Data to examine section start

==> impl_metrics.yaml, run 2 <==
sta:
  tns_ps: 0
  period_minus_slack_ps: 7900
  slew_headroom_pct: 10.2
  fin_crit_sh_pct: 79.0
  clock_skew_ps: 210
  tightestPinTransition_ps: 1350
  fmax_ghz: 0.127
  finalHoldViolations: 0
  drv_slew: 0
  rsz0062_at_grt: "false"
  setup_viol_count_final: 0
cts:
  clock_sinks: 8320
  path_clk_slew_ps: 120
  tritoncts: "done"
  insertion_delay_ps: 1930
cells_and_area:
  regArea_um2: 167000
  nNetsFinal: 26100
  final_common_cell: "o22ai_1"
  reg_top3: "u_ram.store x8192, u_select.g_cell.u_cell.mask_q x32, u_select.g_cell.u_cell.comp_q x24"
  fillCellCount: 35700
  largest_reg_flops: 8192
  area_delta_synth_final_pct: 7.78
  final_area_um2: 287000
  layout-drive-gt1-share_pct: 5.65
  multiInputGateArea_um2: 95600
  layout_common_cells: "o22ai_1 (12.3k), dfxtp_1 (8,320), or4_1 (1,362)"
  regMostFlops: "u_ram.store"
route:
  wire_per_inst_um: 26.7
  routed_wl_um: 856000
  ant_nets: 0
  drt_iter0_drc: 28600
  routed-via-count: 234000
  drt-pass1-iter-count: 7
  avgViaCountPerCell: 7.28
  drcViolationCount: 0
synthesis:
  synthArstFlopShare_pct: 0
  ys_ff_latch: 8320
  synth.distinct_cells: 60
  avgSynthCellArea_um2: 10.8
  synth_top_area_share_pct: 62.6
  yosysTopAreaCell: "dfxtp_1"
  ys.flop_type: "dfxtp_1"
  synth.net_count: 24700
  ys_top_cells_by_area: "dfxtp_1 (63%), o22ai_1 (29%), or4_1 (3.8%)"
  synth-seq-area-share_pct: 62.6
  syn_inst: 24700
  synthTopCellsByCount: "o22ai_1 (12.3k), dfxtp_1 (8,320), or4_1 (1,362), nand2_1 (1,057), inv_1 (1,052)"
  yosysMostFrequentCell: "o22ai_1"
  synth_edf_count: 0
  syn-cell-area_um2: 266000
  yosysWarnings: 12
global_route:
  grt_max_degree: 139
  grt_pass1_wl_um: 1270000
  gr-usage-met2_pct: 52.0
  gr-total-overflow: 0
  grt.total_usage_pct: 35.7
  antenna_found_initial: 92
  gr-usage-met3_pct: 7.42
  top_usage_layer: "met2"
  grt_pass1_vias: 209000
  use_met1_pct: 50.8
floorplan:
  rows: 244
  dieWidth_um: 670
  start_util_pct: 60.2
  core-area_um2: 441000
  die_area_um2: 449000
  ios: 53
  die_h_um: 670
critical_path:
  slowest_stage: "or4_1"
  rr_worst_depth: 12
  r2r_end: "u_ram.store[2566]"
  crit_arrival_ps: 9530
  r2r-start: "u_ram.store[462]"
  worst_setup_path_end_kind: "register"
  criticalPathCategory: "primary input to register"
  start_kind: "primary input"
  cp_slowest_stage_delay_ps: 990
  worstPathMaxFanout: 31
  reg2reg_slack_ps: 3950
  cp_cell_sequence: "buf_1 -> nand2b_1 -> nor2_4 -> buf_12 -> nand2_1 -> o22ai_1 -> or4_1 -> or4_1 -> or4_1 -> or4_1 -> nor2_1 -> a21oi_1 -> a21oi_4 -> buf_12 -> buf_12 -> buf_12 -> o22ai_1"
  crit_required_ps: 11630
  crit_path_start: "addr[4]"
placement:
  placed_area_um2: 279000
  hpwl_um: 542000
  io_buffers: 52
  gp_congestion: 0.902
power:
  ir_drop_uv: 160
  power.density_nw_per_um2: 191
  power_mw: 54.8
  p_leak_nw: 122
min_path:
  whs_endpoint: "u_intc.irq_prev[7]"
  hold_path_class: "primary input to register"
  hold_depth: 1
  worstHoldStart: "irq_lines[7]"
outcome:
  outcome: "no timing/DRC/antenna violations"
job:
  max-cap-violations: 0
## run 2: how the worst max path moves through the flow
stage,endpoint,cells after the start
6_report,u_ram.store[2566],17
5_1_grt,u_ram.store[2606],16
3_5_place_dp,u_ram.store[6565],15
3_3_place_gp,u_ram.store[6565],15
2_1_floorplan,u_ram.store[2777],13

Data to examine section end

From the records above, repeat exactly the lines from the one with "regArea_um2: 167000" through the one with "gr-total-overflow: 0", both included.

Task response.
  regArea_um2: 167000
  nNetsFinal: 26100
  final_common_cell: "o22ai_1"
  reg_top3: "u_ram.store x8192, u_select.g_cell.u_cell.mask_q x32, u_select.g_cell.u_cell.comp_q x24"
  fillCellCount: 35700
  largest_reg_flops: 8192
  area_delta_synth_final_pct: 7.78
  final_area_um2: 287000
  layout-drive-gt1-share_pct: 5.65
  multiInputGateArea_um2: 95600
  layout_common_cells: "o22ai_1 (12.3k), dfxtp_1 (8,320), or4_1 (1,362)"
  regMostFlops: "u_ram.store"
route:
  wire_per_inst_um: 26.7
  routed_wl_um: 856000
  ant_nets: 0
  drt_iter0_drc: 28600
  routed-via-count: 234000
  drt-pass1-iter-count: 7
  avgViaCountPerCell: 7.28
  drcViolationCount: 0
synthesis:
  synthArstFlopShare_pct: 0
  ys_ff_latch: 8320
  synth.distinct_cells: 60
  avgSynthCellArea_um2: 10.8
  synth_top_area_share_pct: 62.6
  yosysTopAreaCell: "dfxtp_1"
  ys.flop_type: "dfxtp_1"
  synth.net_count: 24700
  ys_top_cells_by_area: "dfxtp_1 (63%), o22ai_1 (29%), or4_1 (3.8%)"
  synth-seq-area-share_pct: 62.6
  syn_inst: 24700
  synthTopCellsByCount: "o22ai_1 (12.3k), dfxtp_1 (8,320), or4_1 (1,362), nand2_1 (1,057), inv_1 (1,052)"
  yosysMostFrequentCell: "o22ai_1"
  synth_edf_count: 0
  syn-cell-area_um2: 266000
  yosysWarnings: 12
global_route:
  grt_max_degree: 139
  grt_pass1_wl_um: 1270000
  gr-usage-met2_pct: 52.0
  gr-total-overflow: 0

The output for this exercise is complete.